An ensemble is a group of items viewed together instead of individually. In this case, the ensemble is a group of vog forecasts. We are now running the vog model 27 times! When you view the entire ensemble of forecasts together, it can create a better forecast and provide information about how 'certain' the model is. For example, imagine a lot of forecasters in a room together. When individual people produce forecasts each forecaster may have considered something a little different than the other people in the group. By combining forecasts together and averaging them, often a better forecast is created than any one forecaster working alone. Not only that, but how much the forecasts differ from each other provides information about how certain the group is of their forecast. The ensemble average (or mean) represents the average concentrations predicted by all 27 members together. The ensemble spread (or variance) provides information about where the forecasts disagree or differ from each other and by how much.What is the Probability of Exceeding (#), and how is it calculated?

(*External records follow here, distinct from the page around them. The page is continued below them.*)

### src/stc_defines.vh
// Purpose: constants for the sense timing and channel configuration block
// Assumes: one 250 MHz clock, byte wide configuration port
// Notes: register index is the byte position inside the two settings groups
`ifndef STC_DEFINES_VH
`define STC_DEFINES_VH

// ==========================================================
// register indexes
`define STC_IDX_STUCK_LIMIT 4'h0
`define STC_IDX_BUS_IDLE 4'h1
`define STC_IDX_MODE_SWITCH 4'h2
`define STC_IDX_LP_SLEEP 4'h3
`define STC_IDX_CYC_SLEEP 4'h4
`define STC_IDX_RX_TOTAL 4'h5
`define STC_IDX_TX_TOTAL 4'h6
`define STC_IDX_XY_RX 4'h7
`define STC_IDX_XY_TX 4'h8
`define STC_IDX_PROX_SETUP 4'h9
`define STC_IDX_TX_MASK_HI 4'hA
`define STC_IDX_TX_MASK_LO 4'hB

// ==========================================================
// reset values
`define STC_RST_STUCK_LIMIT 8'h50
`define STC_RST_BUS_IDLE 8'h64
`define STC_RST_MODE_SWITCH 8'h08
`define STC_RST_LP_SLEEP 8'h08
`define STC_RST_CYC_SLEEP 8'h03
`define STC_RST_RX_TOTAL 8'h0A
`define STC_RST_TX_TOTAL 8'h0F
`define STC_RST_XY_RX 8'h0A
`define STC_RST_XY_TX 8'h0F
`define STC_RST_PROX_SETUP 8'h40
`define STC_RST_TX_MASK_HI 8'h7F
`define STC_RST_TX_MASK_LO 8'hFF

// ==========================================================
// prox_channel_setup fields
`define STC_PS_SELF_BIT 7
`define STC_PS_GROUP_BIT 6
`define STC_PS_COMBINE_BIT 4
`define STC_PS_RXSEL_MSB 3
`define STC_PS_RXSEL_LSB 0
`define STC_RXSEL_MAX 4'h9
`define STC_TXHI_USED_MSB 6

// ==========================================================
// timing
`define STC_CLK_PERIOD_PS 4000
`define STC_TICK_PERIOD_PS 1000000000
`define STC_UNIT_MS 9'h1F4

`endif

### src/stc_timing_core.v
// Purpose: timers and channel setup of the sense controller
// Assumes: config writes come from the serial slave on this clock
// Notes:
// Notes on behaviour
// - Prox or touch held longer than the stuck limit forces a reseed.
// - Stuck timeout in normal mode reseeds all channels except proximity.
// - Stuck timeout in proximity only mode reseeds just the proximity channel.
// - Stuck limit counts in 500 ms units; reset value 80 gives 40 s.
// - Host reseed command is honoured at any time, independent of timer.
// - No good bus transfer within idle limit ms closes window, sensing resumes.
// - Data ready stays high at most the idle limit after the last good transfer, then drops.
// - Mode switch interval times mode changes in 500 ms units, reset 8.
// - Low power mode sleeps the low power interval between acquisitions.
// - Cycle sleep is always added to each normal cycle, plus low power.
// - Sleep codes 1 to 13 decode to 1 ms up to 5 s.
// - Readout sizes follow the total and xy receiver and transmitter counts.
// - Setup bit 7 picks mutual (0) or self (1) charging.
// - Setup bit 6 places proximity electrode in group A (0) or B (1).
// - Setup bit 4 sums xy receivers; charging and mask still apply.
// - Setup bits 3..0 pick receiver 0 to 9.
// - Mask bytes enable transmitters 14..0; upper bit 7 unused.
// - Self charging uses the receiver alone and ignores the mask.

`timescale 1ns/1ps
`include "stc_defines.vh"
`default_nettype none

module stc_timing_core #(
  parameter MS_CYCLES = `STC_TICK_PERIOD_PS / `STC_CLK_PERIOD_PS
)(
  input wire mclk_i,
  input wire nrst_i,
  input wire cfg_wr_i,
  input wire cfg_rd_i,
  input wire [3:0] cfg_idx_i,
  input wire [7:0] cfg_wdata_i,
  output reg [7:0] cfg_rdata_o,
  input wire touch_any_i,
  input wire proximity_only_mode_i,
  input wire reseed_cmd_i,
  output reg reseed_normal_o,
  output reg reseed_prox_o,
  input wire window_open_i,
  input wire window_end_i,
  input wire bus_xfer_done_i,
  output wire data_ready_line_o,
  output reg window_timeout_o,
  input wire mode_run_i,
  input wire mode_restart_i,
  output reg mode_expire_o,
  input wire sleep_start_i,
  input wire lowpower_mode_i,
  output wire sleep_active_o,
  output reg sleep_done_o,
  output reg prox_self_o,
  output reg prox_group_b_o,
  output reg combine_xy_receivers_o,
  output reg [3:0] prox_rx_sel_o,
  output reg [14:0] prox_transmitter_enable_o,
  output reg [15:0] total_channels_o,
  output reg [15:0] xy_channels_o
);

  // ==========================================================
  // sleep code decode, shared by both sleep selectors
  function [12:0] stc_sleep_ms;
    input [7:0] code;
    begin
      case (code)
        8'h01: stc_sleep_ms = 13'h0001;
        8'h02: stc_sleep_ms = 13'h0002;
        8'h03: stc_sleep_ms = 13'h0005;
        8'h04: stc_sleep_ms = 13'h000A;
        8'h05: stc_sleep_ms = 13'h0014;
        8'h06: stc_sleep_ms = 13'h0028;
        8'h07: stc_sleep_ms = 13'h0050;
        8'h08: stc_sleep_ms = 13'h00A0;
        8'h09: stc_sleep_ms = 13'h0140;
        8'h0A: stc_sleep_ms = 13'h0280;
        8'h0B: stc_sleep_ms = 13'h04B0;
        8'h0C: stc_sleep_ms = 13'h0960;
        8'h0D: stc_sleep_ms = 13'h1388;
        default: stc_sleep_ms = 13'h0000;
      endcase
    end
  endfunction

  // ==========================================================
  // half second units to milliseconds, shared by two timers
  function [16:0] stc_half_sec_ms;
    input [7:0] units;
    begin
      stc_half_sec_ms = units * `STC_UNIT_MS;
    end
  endfunction

  // ==========================================================
  // configuration registers
  reg [7:0] stuck_limit_q;
  reg [7:0] bus_idle_q;
  reg [7:0] mode_switch_q;
  reg [7:0] lp_sleep_q;
  reg [7:0] cyc_sleep_q;
  reg [7:0] rx_total_q;
  reg [7:0] tx_total_q;
  reg [7:0] xy_rx_q;
  reg [7:0] xy_tx_q;
  reg [7:0] prox_setup_q;
  reg [7:0] mask_hi_q;
  reg [7:0] mask_lo_q;
  reg [7:0] rdata_d;

  always @(posedge mclk_i or negedge nrst_i)
  begin
    if (!nrst_i)
    begin
      stuck_limit_q <= `STC_RST_STUCK_LIMIT;
      bus_idle_q <= `STC_RST_BUS_IDLE;
      mode_switch_q <= `STC_RST_MODE_SWITCH;
      lp_sleep_q <= `STC_RST_LP_SLEEP;
      cyc_sleep_q <= `STC_RST_CYC_SLEEP;
      rx_total_q <= `STC_RST_RX_TOTAL;
      tx_total_q <= `STC_RST_TX_TOTAL;
      xy_rx_q <= `STC_RST_XY_RX;
      xy_tx_q <= `STC_RST_XY_TX;
      prox_setup_q <= `STC_RST_PROX_SETUP;
      mask_hi_q <= `STC_RST_TX_MASK_HI;
      mask_lo_q <= `STC_RST_TX_MASK_LO;
    end
    // derived outputs follow a write one cycle later
    else if (cfg_wr_i)
    begin
      case (cfg_idx_i)
        `STC_IDX_STUCK_LIMIT: stuck_limit_q <= cfg_wdata_i;
        `STC_IDX_BUS_IDLE: bus_idle_q <= cfg_wdata_i;
        `STC_IDX_MODE_SWITCH: mode_switch_q <= cfg_wdata_i;
        `STC_IDX_LP_SLEEP: lp_sleep_q <= cfg_wdata_i;
        `STC_IDX_CYC_SLEEP: cyc_sleep_q <= cfg_wdata_i;
        `STC_IDX_RX_TOTAL: rx_total_q <= cfg_wdata_i;
        `STC_IDX_TX_TOTAL: tx_total_q <= cfg_wdata_i;
        `STC_IDX_XY_RX: xy_rx_q <= cfg_wdata_i;
        `STC_IDX_XY_TX: xy_tx_q <= cfg_wdata_i;
        `STC_IDX_PROX_SETUP: prox_setup_q <= cfg_wdata_i;
        // upper bit has no transmitter behind it
        `STC_IDX_TX_MASK_HI: mask_hi_q <= {1'b0, cfg_wdata_i[`STC_TXHI_USED_MSB:0]};
        `STC_IDX_TX_MASK_LO: mask_lo_q <= cfg_wdata_i;
        default: ;
      endcase
    end
  end

  // ==========================================================
  // register read port; unmapped indexes read as zero
  always @*
  begin
    case (cfg_idx_i)
      `STC_IDX_STUCK_LIMIT: rdata_d = stuck_limit_q;
      `STC_IDX_BUS_IDLE: rdata_d = bus_idle_q;
      `STC_IDX_MODE_SWITCH: rdata_d = mode_switch_q;
      `STC_IDX_LP_SLEEP: rdata_d = lp_sleep_q;
      `STC_IDX_CYC_SLEEP: rdata_d = cyc_sleep_q;
      `STC_IDX_RX_TOTAL: rdata_d = rx_total_q;
      `STC_IDX_TX_TOTAL: rdata_d = tx_total_q;
      `STC_IDX_XY_RX: rdata_d = xy_rx_q;
      `STC_IDX_XY_TX: rdata_d = xy_tx_q;
      `STC_IDX_PROX_SETUP: rdata_d = prox_setup_q;
      `STC_IDX_TX_MASK_HI: rdata_d = mask_hi_q;
      `STC_IDX_TX_MASK_LO: rdata_d = mask_lo_q;
      default: rdata_d = 8'h00;
    endcase
  end

  always @(posedge mclk_i or negedge nrst_i)
  begin
    if (!nrst_i)
      cfg_rdata_o <= 8'h00;
    else if (cfg_rd_i)
      cfg_rdata_o <= rdata_d;
  end

  // ==========================================================
  // millisecond time base
  reg [31:0] pre_q;
  wire ms_tick;

  // one shared tick: a timer may fire up to one tick early
  assign ms_tick = (pre_q == MS_CYCLES - 1);

  always @(posedge mclk_i or negedge nrst_i)
  begin
    if (!nrst_i)
      pre_q <= 32'h0000_0000;
    else if (ms_tick)
      pre_q <= 32'h0000_0000;
    else
      pre_q <= pre_q + 32'h0000_0001;
  end

  // ==========================================================
  // stuck indication timer
  reg [16:0] stuck_ms_q;
  wire [16:0] stuck_lim_ms;
  wire stuck_hit;
  wire reseed_now;

  assign stuck_lim_ms = stc_half_sec_ms(stuck_limit_q);
  // zero limit disables the automatic reseed
  assign stuck_hit = touch_any_i && (stuck_limit_q != 8'h00) && (stuck_ms_q >= stuck_lim_ms);
  assign reseed_now = stuck_hit || reseed_cmd_i;

  always @(posedge mclk_i or negedge nrst_i)
  begin
    if (!nrst_i)
      stuck_ms_q <= 17'h00000;
    else if (!touch_any_i || reseed_now)
      stuck_ms_q <= 17'h00000;
    else if (ms_tick && !stuck_hit)
      stuck_ms_q <= stuck_ms_q + 17'h00001;
  end

  always @(posedge mclk_i or negedge nrst_i)
  begin
    if (!nrst_i)
    begin
      reseed_normal_o <= 1'b0;
      reseed_prox_o <= 1'b0;
    end
    else
    begin
      reseed_normal_o <= reseed_now && !proximity_only_mode_i;
      reseed_prox_o <= reseed_now && proximity_only_mode_i;
    end
  end

  // ==========================================================
  // communication window and ready line
  reg window_q;
  reg [7:0] idle_ms_q;
  wire idle_hit;

  // a transfer in the limit cycle keeps the window open
  assign idle_hit = window_q && (idle_ms_q >= bus_idle_q) && !bus_xfer_done_i;
  assign data_ready_line_o = window_q;

  always @(posedge mclk_i or negedge nrst_i)
  begin
    if (!nrst_i)
    begin
      window_q <= 1'b0;
      idle_ms_q <= 8'h00;
      window_timeout_o <= 1'b0;
    end
    else
    begin
      window_timeout_o <= idle_hit;
      if (window_open_i && !window_q)
      begin
        window_q <= 1'b1;
        idle_ms_q <= 8'h00;
      end
      else if (window_end_i || idle_hit)
        window_q <= 1'b0;
      else if (bus_xfer_done_i)
        idle_ms_q <= 8'h00;
      else if (window_q && ms_tick)
        idle_ms_q <= idle_ms_q + 8'h01;
    end
  end

  // ==========================================================
  // mode switch timer
  // wide enough for 255 units of 500 ms, the longest limit
  reg [16:0] mode_ms_q;
  wire [16:0] mode_lim_ms;
  wire mode_hit;

  assign mode_lim_ms = stc_half_sec_ms(mode_switch_q);
  assign mode_hit = mode_run_i && !mode_restart_i && (mode_ms_q >= mode_lim_ms);

  always @(posedge mclk_i or negedge nrst_i)
  begin
    if (!nrst_i)
    begin
      mode_ms_q <= 17'h00000;
      mode_expire_o <= 1'b0;
    end
    else
    begin
      mode_expire_o <= mode_hit;
      if (mode_restart_i || mode_hit || !mode_run_i)
        mode_ms_q <= 17'h00000;
      else if (ms_tick)
        mode_ms_q <= mode_ms_q + 17'h00001;
    end
  end

  // ==========================================================
  // cycle sleep; low power interval is added on top when requested
  reg [13:0] sleep_ms_q;
  wire [12:0] cyc_ms;
  wire [12:0] lp_ms;
  wire [13:0] sleep_load;

  assign cyc_ms = stc_sleep_ms(cyc_sleep_q);
  assign lp_ms = lowpower_mode_i ? stc_sleep_ms(lp_sleep_q) : 13'h0000;
  // both parts at their longest still fit, so the sum never wraps
  assign sleep_load = {1'b0, cyc_ms} + {1'b0, lp_ms};
  assign sleep_active_o = (sleep_ms_q != 14'h0000);

  always @(posedge mclk_i or negedge nrst_i)
  begin
    if (!nrst_i)
    begin
      sleep_ms_q <= 14'h0000;
      sleep_done_o <= 1'b0;
    end
    else
    begin
      sleep_done_o <= 1'b0;
      // a start while asleep is ignored rather than stretching the interval
      if (sleep_start_i && !sleep_active_o)
      begin
        sleep_ms_q <= sleep_load;
        // nothing to wait for: report completion at once
        sleep_done_o <= (sleep_load == 14'h0000);
      end
      else if (sleep_active_o && ms_tick)
      begin
        sleep_ms_q <= sleep_ms_q - 14'h0001;
        sleep_done_o <= (sleep_ms_q == 14'h0001);
      end
    end
  end

  // ==========================================================
  // proximity channel and readout sizing
  wire self_sel;
  wire [3:0] rx_field;
  wire [14:0] mask_word;

  assign self_sel = prox_setup_q[`STC_PS_SELF_BIT];
  assign rx_field = prox_setup_q[`STC_PS_RXSEL_MSB:`STC_PS_RXSEL_LSB];
  assign mask_word = {mask_hi_q[`STC_TXHI_USED_MSB:0], mask_lo_q};

  always @(posedge mclk_i or negedge nrst_i)
  begin
    if (!nrst_i)
    begin
      prox_self_o <= 1'b0;
      prox_group_b_o <= 1'b0;
      combine_xy_receivers_o <= 1'b0;
      prox_rx_sel_o <= 4'h0;
      prox_transmitter_enable_o <= 15'h0000;
      total_channels_o <= 16'h0000;
      xy_channels_o <= 16'h0000;
    end
    else
    begin
      prox_self_o <= self_sel;
      prox_group_b_o <= prox_setup_q[`STC_PS_GROUP_BIT];
      combine_xy_receivers_o <= prox_setup_q[`STC_PS_COMBINE_BIT];
      // out of range indexes clamp to the last receiver
      prox_rx_sel_o <= (rx_field > `STC_RXSEL_MAX) ? `STC_RXSEL_MAX : rx_field;
      prox_transmitter_enable_o <= self_sel ? 15'h0000 : mask_word;
      total_channels_o <= rx_total_q * tx_total_q;
      xy_channels_o <= xy_rx_q * xy_tx_q;
    end
  end

endmodule // stc_timing_core

`default_nettype wire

The probability of exceeding the different thresholds indicate how likely the air quality will be as bad as or worse than the threshold indicated. These are calculated using the vog model forecast ensemble. The graphics below do not indicate the severity of vog but the probability of encountering vog-influenced air with concentrations that exceed each threshold. For example, in the SO2 graphics below (threshold of 0.01 ppm SO2), if red colors (>50%) are shown over the south Kona area, there is a 75-50% chance the air over the area will exceed a concentration of 0.01 ppm of SO2.Why were these thresholds selected for the probability of exceedance plots?
The lowest thresholds (0.01 ppm SO2, 1 ug/m3 SO4) shown in the graphics below were selected to indicate the presence of air that has been exposed to vog. The other thresholds (0.1 ppm SO2/15 ug/m3 SO4; 1 ppm SO2/65 ug/m3 SO4;) respectively indicate air quality that falls into the 'Moderate or Worse' and 'Unhealthy or Worse' categories.